Energy storage

Electricity starts our mornings and charges our devices. It powers industries and lights our nights. It is even set to increasingly run our cars. It is self-evident, yet the system has been changing at a rapid pace if we look back at the past few decades:

• Power Generation: We are building an entirely new renewable energy system, from scratch!
• Transmission: With breakthroughs like high-voltage and off-grid solutions, we’ve made it easier to bring power to those who need it.
• Consumption: it’s incredible how much we have improved at using electricity more efficiently, thanks to digital technology like ‘smart buildings’, and industrial demand-side management.
• On top of all that, electricity today is more reliable than ever before.

But: We are reliant on a grid that was built decades ago, back when large power plants burned fossil fuels as if there was no tomorrow.

Since renewable energies have grown and conventional sources of power keep phasing out, we are faced with a constant problem: The sun does not always shine, and the wind does not always blow – but the electricity grid is a fragile system in which supply and demand must be equal at all times.

Flexibility is needed to adjust to the variations in energy demand, such as people’s daily patterns, as well as the fluctuation in supply coming from renewable energies. When there is more supply than demand, such as at night when cheap power plants continue to operate, or during periods when the wind produces more power than can be consumed, the surplus electricity can be stored in order to achieve greater efficiency. And as soon as the demand exceeds the supply again, the storage facilities can feed the stored energy back into the grid.

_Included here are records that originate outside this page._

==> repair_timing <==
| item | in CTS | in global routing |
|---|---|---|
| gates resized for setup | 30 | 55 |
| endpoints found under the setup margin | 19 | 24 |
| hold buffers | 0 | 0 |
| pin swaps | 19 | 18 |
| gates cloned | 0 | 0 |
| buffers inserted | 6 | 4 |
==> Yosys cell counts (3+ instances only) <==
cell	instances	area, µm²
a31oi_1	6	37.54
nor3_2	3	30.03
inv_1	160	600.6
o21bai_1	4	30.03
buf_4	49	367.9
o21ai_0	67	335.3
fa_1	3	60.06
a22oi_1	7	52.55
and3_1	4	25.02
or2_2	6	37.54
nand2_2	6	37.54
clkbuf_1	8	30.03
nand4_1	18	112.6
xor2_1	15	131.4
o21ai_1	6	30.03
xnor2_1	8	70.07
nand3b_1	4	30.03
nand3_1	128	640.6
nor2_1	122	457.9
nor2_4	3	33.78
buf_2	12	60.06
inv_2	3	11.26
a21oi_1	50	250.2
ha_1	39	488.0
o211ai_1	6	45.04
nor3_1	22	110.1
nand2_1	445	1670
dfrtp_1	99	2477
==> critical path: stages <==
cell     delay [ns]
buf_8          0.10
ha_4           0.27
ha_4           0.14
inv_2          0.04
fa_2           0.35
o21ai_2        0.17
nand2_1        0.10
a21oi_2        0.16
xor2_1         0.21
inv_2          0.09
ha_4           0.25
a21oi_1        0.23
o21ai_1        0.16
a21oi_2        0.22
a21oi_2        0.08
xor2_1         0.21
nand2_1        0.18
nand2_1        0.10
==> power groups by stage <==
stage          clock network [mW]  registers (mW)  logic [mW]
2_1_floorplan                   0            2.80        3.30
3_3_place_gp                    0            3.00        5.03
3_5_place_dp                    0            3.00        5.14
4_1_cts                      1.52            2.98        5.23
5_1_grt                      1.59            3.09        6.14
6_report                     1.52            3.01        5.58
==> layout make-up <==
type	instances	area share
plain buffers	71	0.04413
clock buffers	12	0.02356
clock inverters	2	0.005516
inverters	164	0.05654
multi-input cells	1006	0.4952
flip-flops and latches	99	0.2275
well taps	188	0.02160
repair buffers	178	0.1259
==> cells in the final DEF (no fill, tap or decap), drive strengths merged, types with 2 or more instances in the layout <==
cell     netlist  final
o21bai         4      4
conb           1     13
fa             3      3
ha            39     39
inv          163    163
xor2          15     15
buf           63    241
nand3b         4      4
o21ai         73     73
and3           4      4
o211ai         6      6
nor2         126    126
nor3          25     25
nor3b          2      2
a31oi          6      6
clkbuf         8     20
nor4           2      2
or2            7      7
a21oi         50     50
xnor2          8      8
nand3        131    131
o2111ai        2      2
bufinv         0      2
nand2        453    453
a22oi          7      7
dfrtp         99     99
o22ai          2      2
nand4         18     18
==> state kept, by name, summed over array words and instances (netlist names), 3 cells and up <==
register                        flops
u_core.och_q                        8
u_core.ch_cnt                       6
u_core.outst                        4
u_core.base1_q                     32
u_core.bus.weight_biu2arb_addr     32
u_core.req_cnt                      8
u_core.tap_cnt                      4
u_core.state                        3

Energy storage plays an important role in this balancing act and makes the grid system more stable and reliable.

A decade ago, we started working on a low-cost, large-scale solution that turns excess electricity into heat: Electrical Thermal Energy Storage (ETES). It is based on similar ideas by the Swedish American John Ericsson all the way back in the 1850s.

Thousands of tons of crushed volcanic stones are heated to 600°C and higher with a kind of giant “hairdryer” that converts electricity – generated for example from renewables – into heat. Well insulated, the stones can stay hot for weeks. If electricity is needed, a classic steam turbine converts the heat back into electricity. With costs of about €100 per kWh, this technology is way more affordable than any gas power plant or battery system.

Theoretically there is no upper limit to the potential size of a project. Based on the knowledge we have today, a 1 GWh storage project could be commissioned as early as 2025.

This principle not only works in combination with renewable energies, but can also transform conventional power plants. Thermal energy storage can make the dismantling of old power plants unnecessary. Wherever nowadays gas, coal or nuclear power generate heat, there is room for volcanic stones. The rest of the components, the electrical and civil infrastructure, can be reused. With this “brownfield” approach, an old power plant can become a modern, giant energy storage.

Storage can likewise optimize energy intensive industries, such as the chemical industry or metal industry. Many energy-intensive processes must be powered as stable and continuous as possible in order to reach a certain product quality. Those processes can hardly react to any price signals at short-term electricity markets. ETES provides the flexibility to react to fluctuating prices while maintaining highest product quality. Steel companies, for example, could decouple their fuel supply from their electricity generation: a way to store the heat from flue gases and use it to generate electricity and sell it at peak prices.

In June 2019, we inaugurated the first demonstration project in Hamburg, Germany. Using 1,000 tons of rock, it can provide 130 MWh of electric energy. A 1.5 MW generator produces energy for up to 24 hours and supplies around 1,500 German households.

Together with a small group of partners and scientists we will test the facility for one year: What are the most efficient settings? How long can the electric heaters stay switched on? At what load does the steam turbine work most seamlessly? All to obtain the optimal output and to develop the technology further.

After completion of the testing phase, we plan to realize a pilot of around 1 GWh, probably in partnership with a strategic partner followed by the commercial roll-out.